Travelers heading to the United States on direct international flights will now have to show gate guards their powered-up electronics, the Transportation Security Administration announced Sunday.
According to the new directive, security at many foreign airports with direct flights to the U.S. may require passengers to power up their electronic devices at checkpoints. If owners are not able to power the devices for examination, they will not be allowed to bring them on their flight, TSA said in a release.
The heightened security measure comes as the Department of Homeland Security Secretary Jeh Johnson looks to re-evaluate measures to promote aviation security and thwart global terror threats. DHS intelligence last week provided reports to foreign airports and governments that an al-Qaida affiliate in Yemen may be developing an undetectable explosive device, similar to the underwear bomb and printer-cartridge bomb attempts.
Johnson explained in more detail Sunday on NBC’s Meet the Press why TSA will begin asking inbound travelers for their electronics.
“[O]ur job is to try to anticipate the next attack, not simply react to the last one,” he said. “And so we continually evaluate the world situation. And we know that there remains a terrorist threat to the United States. And aviation security is a large part of that. So this past week, I directed that we step up our aviation security at last point, at some last point of departure airports coming into the United States. This is not something to overreact to or over-speculate about. But it’s something we felt was necessary. We do this from time to time. We ratchet it down from time to time.”
For now, Johnson said, domestic flights should not be subject to the same heightened security and TSA “will work to ensure these necessary steps pose as few disruptions to travelers as possible.”
Though the specific intelligence hasn’t been publicized, an expert on the matter reasoned during the segment why electronics are becoming major targets.

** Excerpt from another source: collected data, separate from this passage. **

===== config.mk =====
export PLATFORM = sky130hd
export DESIGN_NAME = comment_trace_id_scanner
export DESIGN_NICKNAME = d
export VERILOG_FILES = /design/src/cts_pkg.sv /design/src/cts_scan.sv /design/src/comment_trace_id_scanner.sv
export VERILOG_INCLUDE_DIRS = /design/src /design/src/src
export SDC_FILE = /design/constraint.sdc
export NUM_CORES = 1
export LEC_CHECK = 0
export BUFFER_PORTS_ARGS = -buffer_cell sky130_fd_sc_hd__buf_2
export CORE_MARGIN = 8
export CORE_UTILIZATION = 35
export CTS_CLUSTER_DIAMETER = 80
export CTS_CLUSTER_SIZE = 10
export DETAILED_ROUTE_END_ITERATION = 6
export PLACE_DENSITY = 0.61
export SLEW_MARGIN = 40
export SYNTH_ARGS = -nofsm -noshare
export SYNTH_HDL_FRONTEND = slang
export SYNTH_SLANG_ARGS = --single-unit

===== constraint.sdc =====
create_clock -name clk_i -period 5.1 [get_ports clk_i]
set_clock_uncertainty 0.2 [all_clocks]
set_input_delay 0.765 -clock clk_i [delete_from_list [all_inputs] [get_ports clk_i]]
set_output_delay 0.765 -clock clk_i [all_outputs]
set_load 0.01 [all_outputs]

“It’s not particularly difficult to disguise a bomb, to disguise it so that it can get through all the tracks,” said Roland Alford, managing director for Alford Technologies. “Potentially, you can, for example, take a laptop. You need to have the switches on them for it to work. So you’ve got to really start changing the inside of it, so that even though it goes through a scanner, it looks like a laptop, it works like a laptop, but actually, it’s a bomb.”
Travelers unable to power their devices may “undergo additional screening,” the TSA release said.